Chapter 8 — The Last Formation
Dawn came grey and cold over the dead valley.
Nobody ate much. Lily made tea anyway because Lily always made tea and the ritual of it — the small portable kit, the careful measured spoonfuls, the way she handed each cup with both hands like it was something worth receiving properly — was more useful than the tea itself. It was something normal to do before walking into something that wasn't.
Raj drank his cup standing up, looking at the castle.
In the early morning light it looked different. Less dramatic. More permanent. The red glow from within had dimmed with the approaching dawn and what remained was just stone — ancient, massive, indifferent stone that had been standing here long before any of them existed and would likely be standing long after. It did not care that they were coming. That was the part that Raj found most unsettling. The Demon King sitting on his throne in there, vast and cold and motionless — he didn't care either.
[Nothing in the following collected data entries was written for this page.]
Source: an optimization exercise on an open RTL-to-GDS flow (aim: small area, a short achievable clock period and few clock cycles per item). Production flows keep margins and buffers that such runs may drop. At most, simulation tests tie the RTL to the original design; equivalence was not proved. Power figures rest on the tool's default switching activity, not on a simulated workload.

==> inputs of 04-08 <==
Design enose_accel, start of the top module:
module enose_accel (
    input  wire        s00_axi_aclk,
    input  wire        s00_axi_aresetn,
    input  wire [6:0]  s00_axi_awaddr,
    input  wire [2:0]  s00_axi_awprot,
    input  wire        s00_axi_awvalid,
    output reg         s00_axi_awready,
    input  wire [31:0] s00_axi_wdata,
    input  wire [3:0]  s00_axi_wstrb,
    input  wire        s00_axi_wvalid,
    output reg         s00_axi_wready,
    output wire [1:0]  s00_axi_bresp,
    output reg         s00_axi_bvalid,
    input  wire        s00_axi_bready,
    input  wire [6:0]  s00_axi_araddr,
    input  wire [2:0]  s00_axi_arprot,
    input  wire        s00_axi_arvalid,
    output reg         s00_axi_arready,
    output reg  [31:0] s00_axi_rdata,
    output wire [1:0]  s00_axi_rresp,
    output reg         s00_axi_rvalid,
    input  wire        s00_axi_rready,
    input  wire [31:0] s_axis_tdata,
    input  wire        s_axis_tvalid,
    output reg         s_axis_tready,
    input  wire        s_axis_tlast
);
Settings: LEC_CHECK=0, CAP_MARGIN=20, CORE_MARGIN=2, CORE_UTILIZATION=40, PLACE_DENSITY=0.6, SLEW_MARGIN=20, SYNTH_HIERARCHICAL=1, SYNTH_MINIMUM_KEEP_SIZE=0; clock period 10.0 ns.
run.sh (not shown) runs the stock make flow with config.mk's settings and CLKGATE_MAP_FILE= SYNTH_SCRIPT=/design/flow/synth_recipe.tcl, a recipe that flattens the netlist after the stock synthesis.
==> 01-01 (differences from 04-08) <==
SETUP_SLACK_MARGIN = 5   (was unset)
==> key figures <==
Outcome
  – Outcome: no timing/DRC/antenna violations

Clock tree
  – Post_cts resized: 0

STA
  – Final period utilization: 0.512
  – RSZ-0062 raised after global routing: no

Layout
  – Final core occ: 0.448
  – Fillers: roughly 21000
  – Final Non-Filler Cells: ~11000

Pwr
  – PwrDens: about 270 mW/mm^2
  – P_clk: approximately 0.0056 W

Drt
  – DR WL met3: just under 9000 um
  – Drt total wl: approximately 200000 um

Worst setup path
  – Critical Path RT: around 11000 ps

Worst hold path
  – Worst hold path endpoint: last4$_DFFE_PP_

Global route
  – GRT Util Overall: 0.177
-- figures above: 04-08

==> key figures <==
Drt
  – DR WL met3: 8660 um
  – Drt total wl: between 200000 and 250000 um

Layout
  – Fillers: about 21000
  – Final Non-Filler Cells: between 10000 and 15000

STA
  – RSZ-0062 raised after global routing: yes
  – Final period utilization: 0.479

Pwr
  – PwrDens: ~270 mW/mm^2
  – P_clk: between 0.005 and 0.006 W

Clock tree
  – Post_cts resized: 4
  – CTS tree: done

Worst setup path
  – Critical Path RT: around 11000 ps

Outcome
  – Outcome: no timing/DRC/antenna violations

Global route
  – GR Layer Usage met1: 0.240

Worst hold path
  – Worst hold path endpoint: last3$_DFFE_PP_

Logic synthesis
  – Mapped Area: between 0.09 and 0.1 sq mm
-- figures above: 01-01

No run of this note included a check of the RTL's function; only the layout flow was run.


==> inputs of run a <==
Another version of the RTL of enose_accel (not shown whole).
## enose_accel
module enose_accel (
    input  wire        s00_axi_aclk,
    input  wire        s00_axi_aresetn,
    input  wire [6:0]  s00_axi_awaddr,
    input  wire [2:0]  s00_axi_awprot,
    input  wire        s00_axi_awvalid,
    output reg         s00_axi_awready,
    input  wire [31:0] s00_axi_wdata,
    input  wire [3:0]  s00_axi_wstrb,
    input  wire        s00_axi_wvalid,
    output reg         s00_axi_wready,
    output wire [1:0]  s00_axi_bresp,
    output reg         s00_axi_bvalid,
    input  wire        s00_axi_bready,
    input  wire [6:0]  s00_axi_araddr,
    input  wire [2:0]  s00_axi_arprot,
    input  wire        s00_axi_arvalid,
    output reg         s00_axi_arready,
    output reg  [31:0] s00_axi_rdata,
    output wire [1:0]  s00_axi_rresp,
    output reg         s00_axi_rvalid,
    input  wire        s00_axi_rready,
    input  wire [31:0] s_axis_tdata,
    input  wire        s_axis_tvalid,
    output reg         s_axis_tready,
    input  wire        s_axis_tlast
);
clock: 10.0 ns
lec_check: 0
cap_margin: 20
core_margin: 2
core_utilization: 40
place_density: 0.6
setup_slack_margin: 5
slew_margin: 20
synth_hierarchical: 1
synth_minimum_keep_size: 0
standard.sh (not shown) runs the stock make flow with config.mk's settings and CLKGATE_MAP_FILE= SYNTH_SCRIPT=/design/flow/synth_recipe.tcl, a recipe that flattens the netlist after the stock synthesis.
==> flow/flow/run.sh <==
#!/bin/bash
set -euo pipefail
bash standard.sh SETUP_SLACK_MARGIN=6.4 finish > standard.log 2>&1
==> run b (differences from run a) <==
==> flow/flow/run.sh (replaced) <==
#!/bin/bash
set -euo pipefail
bash standard.sh SETUP_SLACK_MARGIN=6 finish > standard.log 2>&1
==> notes <==
Between run b and run a, the lower total power is in run b (gap about 3.3%, measured against run a). Between run a and run b, the lower via count is in run b (gap about 1.8%, measured against run b). Against run b, the critical path depth of run a is higher by 2. Synthesized cell count is the same in run a and run b. Run a passed the timing, DRC and antenna checks. Run b completed without violations.
Testbench counts of run a, summed over its fixed seeds: cycles 3,840, inferences 128.
Testbench counts of run b, summed over its fixed seeds: cycles 3,840, inferences 128.


==> 07-07: inputs <==
Another version of the RTL of enose_accel (not shown whole).
clock: 10.0 ns
lec_check: 0
cap_margin: 20
core_margin: 2
core_utilization: 40
place_density: 0.6
setup_slack_margin: 5
slew_margin: 20
synth_hierarchical: 1
synth_minimum_keep_size: 0
==> flow/flow/run.sh <==
#!/bin/bash
set -euo pipefail
bash standard.sh SETUP_SLACK_MARGIN=6 finish > standard.log 2>&1
==> 01-14 (differences from 07-07) <==
--- a/flow/design.v
+++ b/flow/design.v
@@ -60,14 +60,14 @@
     reg [1:0]  status;              
     wire busy      = status[1];
     wire cmd_reset = wr_fire && wsel[0] && wcmd[1];
     wire cmd_start = wr_fire && wsel[0] && wcmd[0] && !wcmd[1] && !busy;
     reg  start_q, reset_q;          
     reg  [5:0]  rcnt;               
-    wire [11:0] mask_r0, mask_n_r0, mask_r1, mask_n_r1;
-    wire [11:0] mask_r2, mask_n_r2, mask_r3, mask_n_r3;
+    reg  [11:0] mask_r0, mask_n_r0, mask_r1, mask_n_r1;
+    reg  [11:0] mask_r2, mask_n_r2, mask_r3, mask_n_r3;
     reg         v1, last1;          
     reg         v2, last2;          
     reg  [31:0] hs_r;               
     reg         v3, last3;
     reg         v4, last4;          
     reg  [5:0]  pc_r;               
@@ -124,23 +124,29 @@
     always @(posedge s00_axi_aclk) begin
         if (start_q) cnt0 <= 6'd0; else if (v4 && os_n[0]) cnt0 <= cnt0_i;
         if (start_q) cnt1 <= 6'd0; else if (v4 && os_n[1]) cnt1 <= cnt1_i;
         if (start_q) cnt2 <= 6'd0; else if (v4 && os_n[2]) cnt2 <= cnt2_i;
     end
     always @(posedge s00_axi_aclk) begin
-        if (accept) last1 <= close;
+        if (accept) begin
+            mask_r0 <= s_axis_tdata[11:0]; mask_n_r0 <= ~s_axis_tdata[11:0];
+            last1 <= close;
+        end
+        mask_r1 <= s_axis_tdata[11:0]; mask_n_r1 <= ~s_axis_tdata[11:0];
+        if (s_axis_tvalid) begin
+            mask_r2 <= s_axis_tdata[11:0]; mask_n_r2 <= ~s_axis_tdata[11:0];
+        end
+        if (s_axis_tvalid || v1) begin
+            mask_r3 <= s_axis_tdata[11:0]; mask_n_r3 <= ~s_axis_tdata[11:0];
+        end
         last2 <= last1;
         hs_r  <= hs_n;
         last3 <= last2;
         pc_r  <= pc_n;
         last4 <= last3;
     end
-    enose_mask u_mask0 (.clk(s00_axi_aclk), .d(s_axis_tdata[11:0]), .q(mask_r0), .qn(mask_n_r0));
-    enose_mask u_mask1 (.clk(s00_axi_aclk), .d(s_axis_tdata[11:0]), .q(mask_r1), .qn(mask_n_r1));
-    enose_mask u_mask2 (.clk(s00_axi_aclk), .d(s_axis_tdata[11:0]), .q(mask_r2), .qn(mask_n_r2));
-    enose_mask u_mask3 (.clk(s00_axi_aclk), .d(s_axis_tdata[11:0]), .q(mask_r3), .qn(mask_n_r3));
     reg  [12:0] vh0;
     reg  vh0_sp;
     wire [12:0] vh0_q = {vh0[12:6] | {7{vh0_sp}}, vh0[5:0] & {6{~vh0_sp}}};
     reg  [8:0] h0_acc;
     wire h0a_0, h0a_1;
     enose_ha u_h0a_0 (.a(mask_r0[0]), .b(mask_r0[1]), .s(h0a_0), .co(h0a_1));
@@ -7713,16 +7719,10 @@
     end
 endmodule
 module enose_fa (input wire a, input wire b, input wire c, output wire s, output wire co);
     assign s  = a ^ b ^ c;
     assign co = (a & b) | (a & c) | (b & c);
 endmodule
-module enose_mask (input wire clk, input wire [11:0] d, output reg [11:0] q, output reg [11:0] qn);
-    always @(posedge clk) begin
-        q  <= d;
-        qn <= ~d;
-    end
-endmodule
 module enose_ha (input wire a, input wire b, output wire s, output wire co);
     assign s  = a ^ b;
     assign co = a & b;
 endmodule
==> flow/run.sh (new file) <==
#!/bin/bash
# synth_recipe.tcl (not shown) runs the flow's synth.tcl, then flattens the netlist and writes it again
# the make line also repeats each setting of config.mk as NAME=value (left out here)
make -C /OpenROAD-flow-scripts/flow DESIGN_CONFIG=/design/flow/config.mk WORK_HOME=/design/flow/orfs CLKGATE_MAP_FILE= SYNTH_SCRIPT=/design/flow/synth_recipe.tcl finish
==> flow/config.mk (replaced) <==
export PLATFORM = sky130hd
export DESIGN_NAME = enose_accel
export DESIGN_NICKNAME = enose_accel
export VERILOG_FILES = /design/flow/design.v
export SDC_FILE = /design/flow/constraint.sdc
export NUM_CORES = 4
export LEC_CHECK = 0
export CAP_MARGIN = 20
export CORE_MARGIN = 2
export CORE_UTILIZATION = 60
export PLACE_DENSITY = 0.75
export SETUP_SLACK_MARGIN = 5
export SLEW_MARGIN = 20
export SYNTH_HIERARCHICAL = 1
export SYNTH_MINIMUM_KEEP_SIZE = 0
removed: flow/flow/run.sh
removed: flow/standard.sh
==> notes <==
07-07 finished with timing, DRC and antenna clean. 01-14 ran to the end with no violations. Between 07-07 and 01-14, the lower sequential power is in 01-14 (gap about 6%, measured against 01-14). Of 07-07 and 01-14, 07-07 has the higher non-clock buffer count (gap 25). Final area: 01-14 is smaller than 07-07 (about 1.4%). In 07-07 the register-to-register slack is better than in 01-14, by 660 ps. In 07-07 the total power is larger than in 01-14, by 13%.
Testbench counts of 01-14, summed over its fixed seeds: cycles 3,840, inferences 128.
No functional check of the RTL was part of 07-07.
That kind of confidence came from somewhere real.
"Formation check," Michal said, setting down his cup.
They ran through it quietly. Michal front and slightly right — holy mana suppressed to baseline, sword ready. Rael left flank, shield configured for magic absorption rather than physical impact given the wall enchantments. Christine center rear, spell index open to the low-output chains she had redesigned specifically for this approach after Raj's briefing last night — she had been awake until well past midnight doing it and had not mentioned this to anyone but Raj had seen the new annotations and said nothing. Lily rear, mana reserves at full, ward configuration set to passive so nothing in the walls would ping her signature.
Raj took point.
"West wall," he said. "Single file through the drainage channel. Move exactly as I move. Stop exactly when I stop."
Everyone nodded.
He walked down into the valley and tried not to think about the weight of what was behind him.
The channel was worse the second time.
Not physically. Physically it was exactly as he remembered — forty meters of cold stone, low ceiling, the faint smell of something that had been absent from this place for a long time. But the second time through he was not alone and the awareness of four people moving behind him in the dark, trusting his read of every sound and shift in the air ahead, sat differently in his chest.
He brought them up through the old kitchen without incident.
Level one was clear. Level two he stopped them twice — once for a patrol that passed close enough that Raj could hear the individual footsteps, once for a passive detection ward he spotted by the faint heat signature it threw against his wind magic. He took the ward apart with a careful thread of earth mana, slow and quiet, the way Christine had taught him to disassemble enchantments without triggering them. It took four minutes. Nobody behind him made a sound.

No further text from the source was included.